それほどに第一作の衝撃は強く、登場人物たちに魅力があります。
まだシリーズ全部を読み終えていないので明言できませんが、第九作『雪に撃つ』の内容紹介を読む限り、登場人物には変化がないように思えます。
つまり本『北海道警察シリーズ』の主人公は、シリーズ第一弾の『笑う警官』で北海道警察の不祥事について道議会の百条委員会で証言した津久井卓巡査部長や、その津久井の無実を信じて救出に動いた佐伯宏一警部補と言えるでしょう。
その他の登場人物としては佐伯の部下である新宮昌樹巡査部長、そしてコンピューター操作に長け、剣道の有段者でもある小島百合巡査を挙げるべきだと思われます。
ここで北海道警察の不祥事とは、現実に起きた北海道警察での「稲葉事件」や裏金事件で、本シリーズ内では「郡司事件」と呼ばれている事件や道警の裏金事件などの不祥事のことです( 北海道警裏金事件 / 稲葉事件: 参照 )。

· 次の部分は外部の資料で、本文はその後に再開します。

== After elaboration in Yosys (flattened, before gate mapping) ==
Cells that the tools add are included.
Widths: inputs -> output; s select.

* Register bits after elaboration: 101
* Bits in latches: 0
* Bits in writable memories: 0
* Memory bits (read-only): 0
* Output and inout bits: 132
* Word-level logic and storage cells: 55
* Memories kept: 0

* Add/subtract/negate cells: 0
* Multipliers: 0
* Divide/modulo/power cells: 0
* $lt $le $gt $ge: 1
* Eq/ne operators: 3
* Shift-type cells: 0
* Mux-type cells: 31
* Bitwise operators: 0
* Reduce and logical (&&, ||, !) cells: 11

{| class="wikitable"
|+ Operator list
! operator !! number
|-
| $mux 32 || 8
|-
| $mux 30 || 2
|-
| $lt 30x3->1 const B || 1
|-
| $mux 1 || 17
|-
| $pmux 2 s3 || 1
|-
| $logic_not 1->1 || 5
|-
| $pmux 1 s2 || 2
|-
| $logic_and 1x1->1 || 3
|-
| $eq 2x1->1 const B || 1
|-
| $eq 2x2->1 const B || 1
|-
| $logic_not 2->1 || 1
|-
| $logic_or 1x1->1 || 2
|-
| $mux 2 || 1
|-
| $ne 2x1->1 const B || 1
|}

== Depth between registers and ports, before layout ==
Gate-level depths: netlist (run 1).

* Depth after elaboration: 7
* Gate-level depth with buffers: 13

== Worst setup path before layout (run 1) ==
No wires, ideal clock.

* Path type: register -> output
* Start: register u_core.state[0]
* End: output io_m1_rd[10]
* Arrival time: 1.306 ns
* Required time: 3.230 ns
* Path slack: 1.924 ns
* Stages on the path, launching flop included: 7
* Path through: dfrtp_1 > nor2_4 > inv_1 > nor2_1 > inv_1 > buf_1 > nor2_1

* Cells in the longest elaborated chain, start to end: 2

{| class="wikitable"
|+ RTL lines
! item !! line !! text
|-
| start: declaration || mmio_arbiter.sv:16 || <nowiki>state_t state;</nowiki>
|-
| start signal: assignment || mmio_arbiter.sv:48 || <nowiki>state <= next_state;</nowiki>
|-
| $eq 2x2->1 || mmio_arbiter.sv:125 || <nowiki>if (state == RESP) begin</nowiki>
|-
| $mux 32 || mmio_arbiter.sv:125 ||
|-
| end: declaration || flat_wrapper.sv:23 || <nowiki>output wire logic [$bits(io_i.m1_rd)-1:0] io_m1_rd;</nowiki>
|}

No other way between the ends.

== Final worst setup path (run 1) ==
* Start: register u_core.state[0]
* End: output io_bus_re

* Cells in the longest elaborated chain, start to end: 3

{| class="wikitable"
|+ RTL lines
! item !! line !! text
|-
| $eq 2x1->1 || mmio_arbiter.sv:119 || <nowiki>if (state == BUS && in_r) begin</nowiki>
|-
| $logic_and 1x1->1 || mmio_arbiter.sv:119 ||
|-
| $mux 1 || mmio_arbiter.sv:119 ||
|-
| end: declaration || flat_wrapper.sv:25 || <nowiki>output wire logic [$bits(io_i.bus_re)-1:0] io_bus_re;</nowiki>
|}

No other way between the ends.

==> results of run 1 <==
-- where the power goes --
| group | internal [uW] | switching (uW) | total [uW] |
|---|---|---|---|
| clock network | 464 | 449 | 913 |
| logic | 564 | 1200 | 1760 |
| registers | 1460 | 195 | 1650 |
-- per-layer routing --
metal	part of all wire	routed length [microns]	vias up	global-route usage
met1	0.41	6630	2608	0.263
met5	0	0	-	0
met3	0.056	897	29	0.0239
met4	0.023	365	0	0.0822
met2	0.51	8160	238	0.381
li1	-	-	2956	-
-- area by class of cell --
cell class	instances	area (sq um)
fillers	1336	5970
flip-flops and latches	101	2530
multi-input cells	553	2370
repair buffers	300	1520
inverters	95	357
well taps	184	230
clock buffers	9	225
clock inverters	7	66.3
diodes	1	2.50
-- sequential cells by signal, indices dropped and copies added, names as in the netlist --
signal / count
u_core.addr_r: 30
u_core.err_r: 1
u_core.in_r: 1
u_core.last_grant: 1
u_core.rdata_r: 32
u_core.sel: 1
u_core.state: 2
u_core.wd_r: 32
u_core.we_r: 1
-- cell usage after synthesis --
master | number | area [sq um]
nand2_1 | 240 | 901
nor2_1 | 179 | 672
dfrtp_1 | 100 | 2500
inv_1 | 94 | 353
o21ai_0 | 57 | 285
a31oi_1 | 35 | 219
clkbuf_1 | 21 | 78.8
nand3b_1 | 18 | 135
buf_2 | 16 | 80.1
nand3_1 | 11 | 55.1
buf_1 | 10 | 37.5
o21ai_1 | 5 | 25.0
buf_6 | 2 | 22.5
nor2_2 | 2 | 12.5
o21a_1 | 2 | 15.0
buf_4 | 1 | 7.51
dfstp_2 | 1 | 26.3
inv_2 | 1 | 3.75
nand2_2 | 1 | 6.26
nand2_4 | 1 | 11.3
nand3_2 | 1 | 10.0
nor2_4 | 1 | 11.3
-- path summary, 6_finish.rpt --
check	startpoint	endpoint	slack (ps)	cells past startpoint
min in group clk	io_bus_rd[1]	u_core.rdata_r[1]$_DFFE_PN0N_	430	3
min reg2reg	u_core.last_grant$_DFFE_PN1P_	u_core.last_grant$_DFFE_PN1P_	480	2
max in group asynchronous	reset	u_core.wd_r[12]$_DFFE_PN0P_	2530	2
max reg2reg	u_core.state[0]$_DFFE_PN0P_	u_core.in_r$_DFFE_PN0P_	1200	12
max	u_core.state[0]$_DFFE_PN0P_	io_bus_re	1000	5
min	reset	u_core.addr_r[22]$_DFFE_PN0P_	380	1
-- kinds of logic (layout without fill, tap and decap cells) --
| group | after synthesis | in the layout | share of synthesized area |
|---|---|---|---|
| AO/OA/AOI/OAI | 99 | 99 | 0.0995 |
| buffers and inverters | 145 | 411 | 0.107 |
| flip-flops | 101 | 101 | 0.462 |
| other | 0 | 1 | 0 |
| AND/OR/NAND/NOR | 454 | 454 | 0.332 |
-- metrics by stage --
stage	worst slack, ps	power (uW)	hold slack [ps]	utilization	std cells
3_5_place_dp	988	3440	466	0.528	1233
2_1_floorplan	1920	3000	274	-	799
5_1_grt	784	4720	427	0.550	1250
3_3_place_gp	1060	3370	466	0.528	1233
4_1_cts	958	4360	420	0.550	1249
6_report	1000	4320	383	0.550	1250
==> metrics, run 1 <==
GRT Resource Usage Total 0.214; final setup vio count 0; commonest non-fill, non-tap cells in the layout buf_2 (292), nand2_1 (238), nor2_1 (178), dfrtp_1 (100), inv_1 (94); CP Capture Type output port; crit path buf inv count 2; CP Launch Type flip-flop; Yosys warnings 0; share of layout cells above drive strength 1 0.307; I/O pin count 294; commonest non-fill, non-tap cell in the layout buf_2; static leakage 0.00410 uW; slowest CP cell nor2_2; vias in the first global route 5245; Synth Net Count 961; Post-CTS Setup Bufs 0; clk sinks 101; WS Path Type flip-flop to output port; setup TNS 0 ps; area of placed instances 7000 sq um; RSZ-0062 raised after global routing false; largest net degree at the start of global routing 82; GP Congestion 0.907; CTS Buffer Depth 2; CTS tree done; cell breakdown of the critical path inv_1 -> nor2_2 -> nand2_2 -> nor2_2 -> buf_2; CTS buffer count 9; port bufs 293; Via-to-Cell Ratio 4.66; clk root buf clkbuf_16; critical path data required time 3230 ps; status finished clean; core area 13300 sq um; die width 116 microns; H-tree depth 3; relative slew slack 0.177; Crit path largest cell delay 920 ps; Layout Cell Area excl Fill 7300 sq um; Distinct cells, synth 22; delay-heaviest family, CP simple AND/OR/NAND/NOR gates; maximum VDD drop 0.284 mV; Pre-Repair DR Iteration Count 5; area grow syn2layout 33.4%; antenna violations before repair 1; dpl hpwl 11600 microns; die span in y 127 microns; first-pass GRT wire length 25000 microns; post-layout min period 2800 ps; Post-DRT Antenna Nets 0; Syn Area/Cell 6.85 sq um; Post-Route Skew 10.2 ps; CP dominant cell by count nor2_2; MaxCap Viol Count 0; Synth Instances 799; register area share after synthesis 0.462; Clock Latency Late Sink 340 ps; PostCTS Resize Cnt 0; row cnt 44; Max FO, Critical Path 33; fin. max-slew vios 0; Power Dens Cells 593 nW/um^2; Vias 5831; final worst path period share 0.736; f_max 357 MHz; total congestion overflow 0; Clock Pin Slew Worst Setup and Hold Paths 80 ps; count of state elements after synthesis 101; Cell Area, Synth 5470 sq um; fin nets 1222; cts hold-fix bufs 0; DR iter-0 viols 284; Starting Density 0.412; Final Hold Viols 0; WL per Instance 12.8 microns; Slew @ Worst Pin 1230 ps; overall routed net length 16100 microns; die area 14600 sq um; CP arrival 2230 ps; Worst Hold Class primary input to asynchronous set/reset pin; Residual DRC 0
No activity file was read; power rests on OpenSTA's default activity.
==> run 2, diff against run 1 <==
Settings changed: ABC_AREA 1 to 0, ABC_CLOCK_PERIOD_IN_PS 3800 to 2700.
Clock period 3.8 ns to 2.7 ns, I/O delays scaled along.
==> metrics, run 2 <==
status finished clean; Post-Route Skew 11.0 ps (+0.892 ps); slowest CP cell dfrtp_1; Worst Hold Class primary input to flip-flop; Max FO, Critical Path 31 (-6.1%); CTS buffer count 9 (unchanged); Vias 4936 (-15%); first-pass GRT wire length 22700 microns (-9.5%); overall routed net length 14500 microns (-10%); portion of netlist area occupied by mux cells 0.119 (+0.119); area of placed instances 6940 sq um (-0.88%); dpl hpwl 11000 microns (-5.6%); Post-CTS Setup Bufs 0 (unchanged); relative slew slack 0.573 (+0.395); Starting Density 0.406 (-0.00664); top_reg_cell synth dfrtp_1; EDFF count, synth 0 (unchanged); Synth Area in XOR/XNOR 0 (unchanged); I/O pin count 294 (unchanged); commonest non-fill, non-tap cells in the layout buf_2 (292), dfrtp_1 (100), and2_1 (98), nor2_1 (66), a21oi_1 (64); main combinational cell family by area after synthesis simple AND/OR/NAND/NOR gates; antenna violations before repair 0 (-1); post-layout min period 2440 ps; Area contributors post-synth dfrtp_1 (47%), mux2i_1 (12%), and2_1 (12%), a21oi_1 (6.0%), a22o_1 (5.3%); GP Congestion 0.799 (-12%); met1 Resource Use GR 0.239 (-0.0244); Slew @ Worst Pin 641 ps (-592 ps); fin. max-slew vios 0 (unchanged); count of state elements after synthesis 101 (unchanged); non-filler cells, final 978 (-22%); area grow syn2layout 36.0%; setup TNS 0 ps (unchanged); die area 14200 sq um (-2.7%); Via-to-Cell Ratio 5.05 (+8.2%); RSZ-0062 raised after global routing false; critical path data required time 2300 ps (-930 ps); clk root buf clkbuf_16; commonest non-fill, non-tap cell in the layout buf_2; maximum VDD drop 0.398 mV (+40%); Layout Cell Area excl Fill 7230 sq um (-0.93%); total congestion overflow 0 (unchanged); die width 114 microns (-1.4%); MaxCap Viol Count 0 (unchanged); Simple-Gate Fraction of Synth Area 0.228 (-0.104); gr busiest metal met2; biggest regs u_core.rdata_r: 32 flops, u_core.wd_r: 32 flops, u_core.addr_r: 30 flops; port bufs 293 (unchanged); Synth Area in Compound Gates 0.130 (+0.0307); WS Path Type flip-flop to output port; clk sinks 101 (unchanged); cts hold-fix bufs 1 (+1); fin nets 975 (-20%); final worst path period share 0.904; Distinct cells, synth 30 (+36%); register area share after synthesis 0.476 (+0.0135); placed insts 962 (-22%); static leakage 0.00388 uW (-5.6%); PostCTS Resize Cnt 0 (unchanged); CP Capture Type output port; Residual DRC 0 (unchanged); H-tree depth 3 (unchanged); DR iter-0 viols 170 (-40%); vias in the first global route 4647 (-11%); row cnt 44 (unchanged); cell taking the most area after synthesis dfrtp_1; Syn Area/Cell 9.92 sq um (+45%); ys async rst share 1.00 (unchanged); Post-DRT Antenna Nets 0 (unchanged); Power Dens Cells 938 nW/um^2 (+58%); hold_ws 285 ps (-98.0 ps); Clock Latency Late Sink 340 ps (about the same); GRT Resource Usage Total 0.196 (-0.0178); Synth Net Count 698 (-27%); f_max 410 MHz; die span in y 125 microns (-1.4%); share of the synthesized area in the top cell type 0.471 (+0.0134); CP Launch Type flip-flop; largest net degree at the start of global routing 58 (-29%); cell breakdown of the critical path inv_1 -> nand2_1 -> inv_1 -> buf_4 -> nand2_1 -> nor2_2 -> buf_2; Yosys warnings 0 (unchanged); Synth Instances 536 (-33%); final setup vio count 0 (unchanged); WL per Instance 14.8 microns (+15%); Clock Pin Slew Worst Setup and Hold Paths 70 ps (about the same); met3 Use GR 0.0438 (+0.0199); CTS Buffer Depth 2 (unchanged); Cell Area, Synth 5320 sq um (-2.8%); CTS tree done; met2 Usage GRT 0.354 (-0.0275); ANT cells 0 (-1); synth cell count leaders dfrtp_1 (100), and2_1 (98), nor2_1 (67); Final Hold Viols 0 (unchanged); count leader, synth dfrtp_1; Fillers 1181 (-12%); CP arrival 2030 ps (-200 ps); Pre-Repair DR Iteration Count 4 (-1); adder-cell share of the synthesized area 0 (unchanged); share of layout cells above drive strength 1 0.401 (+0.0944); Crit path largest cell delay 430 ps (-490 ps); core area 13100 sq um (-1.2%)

現実の「稲葉事件」に関してはこの事件を参考に「日本で一番悪い奴ら」というタイトルで映画化もされています。
さらには、第一作の『笑う警官』を原作としてタイトルも「笑う警官」そのままに、佐伯を大森南朋、津久井を宮迫博之が演じて映画化されています。
ちなみに、本『北海道警察シリーズ』は、2024年2月に『警官の酒場』がシリーズ第十一弾作品として刊行されていますが、この作品をもって本シリーズの第一シーズンが終了となるそうです。